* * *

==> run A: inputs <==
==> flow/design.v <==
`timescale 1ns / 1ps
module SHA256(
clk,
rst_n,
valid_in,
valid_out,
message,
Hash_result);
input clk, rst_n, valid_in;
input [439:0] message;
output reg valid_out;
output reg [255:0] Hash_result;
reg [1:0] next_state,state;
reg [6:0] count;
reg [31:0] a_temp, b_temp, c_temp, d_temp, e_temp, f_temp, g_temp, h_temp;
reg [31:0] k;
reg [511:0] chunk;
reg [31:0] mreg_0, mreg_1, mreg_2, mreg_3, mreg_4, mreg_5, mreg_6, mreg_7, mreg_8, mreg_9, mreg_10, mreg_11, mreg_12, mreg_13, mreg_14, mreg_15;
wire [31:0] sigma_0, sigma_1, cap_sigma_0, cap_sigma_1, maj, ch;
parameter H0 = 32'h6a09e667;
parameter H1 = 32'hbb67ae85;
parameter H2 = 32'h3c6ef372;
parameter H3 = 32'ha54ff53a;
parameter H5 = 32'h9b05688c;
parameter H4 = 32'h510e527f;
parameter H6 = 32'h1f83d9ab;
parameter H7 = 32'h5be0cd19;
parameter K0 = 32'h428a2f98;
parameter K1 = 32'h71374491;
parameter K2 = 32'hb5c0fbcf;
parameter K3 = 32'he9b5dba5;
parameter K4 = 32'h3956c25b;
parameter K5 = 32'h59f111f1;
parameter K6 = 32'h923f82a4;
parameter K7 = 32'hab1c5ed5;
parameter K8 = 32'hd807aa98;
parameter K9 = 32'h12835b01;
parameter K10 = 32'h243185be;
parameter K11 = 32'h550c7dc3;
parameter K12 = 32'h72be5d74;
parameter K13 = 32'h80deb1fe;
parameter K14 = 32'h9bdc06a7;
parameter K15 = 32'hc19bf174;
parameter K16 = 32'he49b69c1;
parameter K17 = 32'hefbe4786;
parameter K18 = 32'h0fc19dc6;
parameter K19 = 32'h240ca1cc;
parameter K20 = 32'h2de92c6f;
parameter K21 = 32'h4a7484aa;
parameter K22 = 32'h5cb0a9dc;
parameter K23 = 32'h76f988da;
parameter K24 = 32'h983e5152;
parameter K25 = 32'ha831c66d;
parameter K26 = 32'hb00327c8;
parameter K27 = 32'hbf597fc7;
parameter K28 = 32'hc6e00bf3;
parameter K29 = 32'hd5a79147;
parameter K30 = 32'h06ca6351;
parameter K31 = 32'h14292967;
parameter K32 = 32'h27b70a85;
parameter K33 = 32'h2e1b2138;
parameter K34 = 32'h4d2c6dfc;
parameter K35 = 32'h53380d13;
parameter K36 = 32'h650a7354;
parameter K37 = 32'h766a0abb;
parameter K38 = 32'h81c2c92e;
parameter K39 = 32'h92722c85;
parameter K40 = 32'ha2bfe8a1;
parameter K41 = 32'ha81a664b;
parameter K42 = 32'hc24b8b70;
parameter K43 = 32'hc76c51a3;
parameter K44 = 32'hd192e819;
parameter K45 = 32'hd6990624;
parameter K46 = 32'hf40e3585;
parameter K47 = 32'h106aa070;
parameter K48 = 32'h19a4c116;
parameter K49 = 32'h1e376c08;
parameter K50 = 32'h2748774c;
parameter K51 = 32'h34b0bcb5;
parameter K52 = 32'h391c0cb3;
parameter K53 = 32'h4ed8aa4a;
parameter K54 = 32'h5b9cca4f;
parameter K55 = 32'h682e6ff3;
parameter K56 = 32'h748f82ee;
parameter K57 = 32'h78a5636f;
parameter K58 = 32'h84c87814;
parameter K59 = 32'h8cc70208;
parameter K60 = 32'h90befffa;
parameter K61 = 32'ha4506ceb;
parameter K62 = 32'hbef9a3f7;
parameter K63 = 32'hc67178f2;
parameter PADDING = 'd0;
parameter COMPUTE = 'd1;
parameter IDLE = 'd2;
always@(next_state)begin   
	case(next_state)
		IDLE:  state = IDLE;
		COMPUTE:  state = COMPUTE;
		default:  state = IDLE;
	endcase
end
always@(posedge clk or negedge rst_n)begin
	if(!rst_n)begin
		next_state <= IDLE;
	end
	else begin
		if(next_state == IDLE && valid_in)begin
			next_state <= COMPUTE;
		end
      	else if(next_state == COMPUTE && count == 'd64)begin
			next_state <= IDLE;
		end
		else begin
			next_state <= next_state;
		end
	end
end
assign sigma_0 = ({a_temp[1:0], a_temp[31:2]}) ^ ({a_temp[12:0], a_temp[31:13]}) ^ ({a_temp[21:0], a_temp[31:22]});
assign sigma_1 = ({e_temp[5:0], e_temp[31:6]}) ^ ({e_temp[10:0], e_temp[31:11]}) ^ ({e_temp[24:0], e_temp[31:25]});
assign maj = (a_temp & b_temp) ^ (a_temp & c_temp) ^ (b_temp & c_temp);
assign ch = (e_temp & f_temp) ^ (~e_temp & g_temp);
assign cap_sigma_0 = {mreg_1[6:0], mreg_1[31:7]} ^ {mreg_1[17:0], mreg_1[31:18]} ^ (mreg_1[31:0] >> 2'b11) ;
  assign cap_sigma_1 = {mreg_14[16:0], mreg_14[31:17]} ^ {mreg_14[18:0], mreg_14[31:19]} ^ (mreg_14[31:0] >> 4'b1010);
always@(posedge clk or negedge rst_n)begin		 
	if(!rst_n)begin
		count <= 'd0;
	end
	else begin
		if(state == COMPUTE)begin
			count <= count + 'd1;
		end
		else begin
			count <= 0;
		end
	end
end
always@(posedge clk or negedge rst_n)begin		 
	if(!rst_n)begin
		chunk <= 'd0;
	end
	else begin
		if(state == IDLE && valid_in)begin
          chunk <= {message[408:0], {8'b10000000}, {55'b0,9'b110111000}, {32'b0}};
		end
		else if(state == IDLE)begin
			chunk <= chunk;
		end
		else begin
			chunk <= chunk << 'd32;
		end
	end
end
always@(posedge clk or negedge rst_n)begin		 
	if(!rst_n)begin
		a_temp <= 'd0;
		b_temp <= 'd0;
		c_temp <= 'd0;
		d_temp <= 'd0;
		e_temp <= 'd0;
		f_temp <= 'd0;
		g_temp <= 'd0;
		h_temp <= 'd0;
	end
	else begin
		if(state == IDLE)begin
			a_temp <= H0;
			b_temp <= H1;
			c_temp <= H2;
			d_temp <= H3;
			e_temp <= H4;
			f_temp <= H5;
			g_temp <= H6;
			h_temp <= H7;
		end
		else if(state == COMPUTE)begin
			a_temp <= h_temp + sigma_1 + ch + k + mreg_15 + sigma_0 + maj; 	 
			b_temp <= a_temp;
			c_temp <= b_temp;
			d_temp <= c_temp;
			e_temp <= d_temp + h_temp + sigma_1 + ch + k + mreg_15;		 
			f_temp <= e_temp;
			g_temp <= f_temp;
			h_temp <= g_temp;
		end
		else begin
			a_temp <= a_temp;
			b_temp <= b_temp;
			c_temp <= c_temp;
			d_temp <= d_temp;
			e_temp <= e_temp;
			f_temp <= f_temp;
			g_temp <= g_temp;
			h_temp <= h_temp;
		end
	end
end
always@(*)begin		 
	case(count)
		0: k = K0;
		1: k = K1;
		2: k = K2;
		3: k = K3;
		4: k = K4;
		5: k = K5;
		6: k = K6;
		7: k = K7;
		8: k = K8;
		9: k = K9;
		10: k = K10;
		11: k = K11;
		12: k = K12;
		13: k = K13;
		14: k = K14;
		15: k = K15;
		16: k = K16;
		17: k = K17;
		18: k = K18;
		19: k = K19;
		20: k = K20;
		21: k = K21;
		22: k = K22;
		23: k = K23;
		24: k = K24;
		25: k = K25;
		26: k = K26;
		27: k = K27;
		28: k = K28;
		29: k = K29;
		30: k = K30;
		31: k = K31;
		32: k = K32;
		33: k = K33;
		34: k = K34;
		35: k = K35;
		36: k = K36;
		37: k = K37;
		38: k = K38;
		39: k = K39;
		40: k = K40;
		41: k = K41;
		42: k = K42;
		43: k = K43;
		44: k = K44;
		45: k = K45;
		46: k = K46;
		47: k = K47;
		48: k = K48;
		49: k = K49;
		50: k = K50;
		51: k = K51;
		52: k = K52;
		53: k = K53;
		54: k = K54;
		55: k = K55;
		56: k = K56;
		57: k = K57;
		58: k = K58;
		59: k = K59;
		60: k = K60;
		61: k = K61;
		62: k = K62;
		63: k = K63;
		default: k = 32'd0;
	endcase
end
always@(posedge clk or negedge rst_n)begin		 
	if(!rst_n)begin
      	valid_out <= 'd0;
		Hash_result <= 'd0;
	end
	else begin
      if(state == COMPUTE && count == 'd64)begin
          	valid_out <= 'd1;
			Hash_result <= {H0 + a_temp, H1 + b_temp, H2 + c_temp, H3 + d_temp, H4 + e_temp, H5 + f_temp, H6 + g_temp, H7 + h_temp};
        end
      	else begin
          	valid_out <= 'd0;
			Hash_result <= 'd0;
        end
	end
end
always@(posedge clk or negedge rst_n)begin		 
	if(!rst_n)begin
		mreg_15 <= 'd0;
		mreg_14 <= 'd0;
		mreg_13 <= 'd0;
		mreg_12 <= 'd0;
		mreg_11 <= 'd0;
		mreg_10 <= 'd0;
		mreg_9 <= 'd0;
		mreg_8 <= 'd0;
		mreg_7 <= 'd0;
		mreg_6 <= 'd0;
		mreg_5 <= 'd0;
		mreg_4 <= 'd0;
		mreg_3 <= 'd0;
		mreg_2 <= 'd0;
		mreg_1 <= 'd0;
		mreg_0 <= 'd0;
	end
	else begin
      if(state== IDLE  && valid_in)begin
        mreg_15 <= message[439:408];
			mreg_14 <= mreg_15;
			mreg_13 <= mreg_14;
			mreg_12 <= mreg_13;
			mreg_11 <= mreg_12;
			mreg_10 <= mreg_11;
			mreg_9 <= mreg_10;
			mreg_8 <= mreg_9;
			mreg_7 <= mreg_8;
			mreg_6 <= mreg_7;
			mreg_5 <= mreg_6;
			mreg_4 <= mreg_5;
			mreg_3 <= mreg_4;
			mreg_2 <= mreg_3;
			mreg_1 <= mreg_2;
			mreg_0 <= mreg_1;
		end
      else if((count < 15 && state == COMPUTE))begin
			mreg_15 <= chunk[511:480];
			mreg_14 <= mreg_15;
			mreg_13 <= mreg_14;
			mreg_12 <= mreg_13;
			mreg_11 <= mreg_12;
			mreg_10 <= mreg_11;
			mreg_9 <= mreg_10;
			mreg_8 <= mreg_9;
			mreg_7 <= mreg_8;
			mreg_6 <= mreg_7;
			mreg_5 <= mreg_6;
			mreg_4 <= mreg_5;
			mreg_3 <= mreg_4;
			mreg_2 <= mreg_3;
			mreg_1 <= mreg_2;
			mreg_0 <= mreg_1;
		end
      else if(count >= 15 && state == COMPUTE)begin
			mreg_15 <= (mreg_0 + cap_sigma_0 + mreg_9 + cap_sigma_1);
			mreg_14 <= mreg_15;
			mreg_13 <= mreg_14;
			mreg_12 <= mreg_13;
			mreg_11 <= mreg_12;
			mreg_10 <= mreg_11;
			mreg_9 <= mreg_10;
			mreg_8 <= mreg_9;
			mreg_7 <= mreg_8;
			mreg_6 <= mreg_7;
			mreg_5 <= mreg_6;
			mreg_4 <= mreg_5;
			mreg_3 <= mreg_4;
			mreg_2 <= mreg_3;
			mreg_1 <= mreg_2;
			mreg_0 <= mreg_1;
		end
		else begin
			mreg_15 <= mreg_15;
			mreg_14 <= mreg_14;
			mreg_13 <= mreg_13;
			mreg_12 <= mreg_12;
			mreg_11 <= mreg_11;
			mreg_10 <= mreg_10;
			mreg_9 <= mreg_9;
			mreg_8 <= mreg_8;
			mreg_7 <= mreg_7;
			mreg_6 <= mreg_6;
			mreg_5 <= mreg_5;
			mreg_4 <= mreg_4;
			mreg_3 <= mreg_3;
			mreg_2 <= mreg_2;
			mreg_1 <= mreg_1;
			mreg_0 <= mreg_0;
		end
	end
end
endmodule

**Task to carry out:** Begin at the first line of the records above and quote every line verbatim through the one that contains "parameter H6 = 32'h1f83d9ab;".

**Response area:**
* * *

==> run A: inputs <==
==> flow/design.v <==
`timescale 1ns / 1ps
module SHA256(
clk,
rst_n,
valid_in,
valid_out,
message,
Hash_result);
input clk, rst_n, valid_in;
input [439:0] message;
output reg valid_out;
output reg [255:0] Hash_result;
reg [1:0] next_state,state;
reg [6:0] count;
reg [31:0] a_temp, b_temp, c_temp, d_temp, e_temp, f_temp, g_temp, h_temp;
reg [31:0] k;
reg [511:0] chunk;
reg [31:0] mreg_0, mreg_1, mreg_2, mreg_3, mreg_4, mreg_5, mreg_6, mreg_7, mreg_8, mreg_9, mreg_10, mreg_11, mreg_12, mreg_13, mreg_14, mreg_15;
wire [31:0] sigma_0, sigma_1, cap_sigma_0, cap_sigma_1, maj, ch;
parameter H0 = 32'h6a09e667;
parameter H1 = 32'hbb67ae85;
parameter H2 = 32'h3c6ef372;
parameter H3 = 32'ha54ff53a;
parameter H5 = 32'h9b05688c;
parameter H4 = 32'h510e527f;
parameter H6 = 32'h1f83d9ab;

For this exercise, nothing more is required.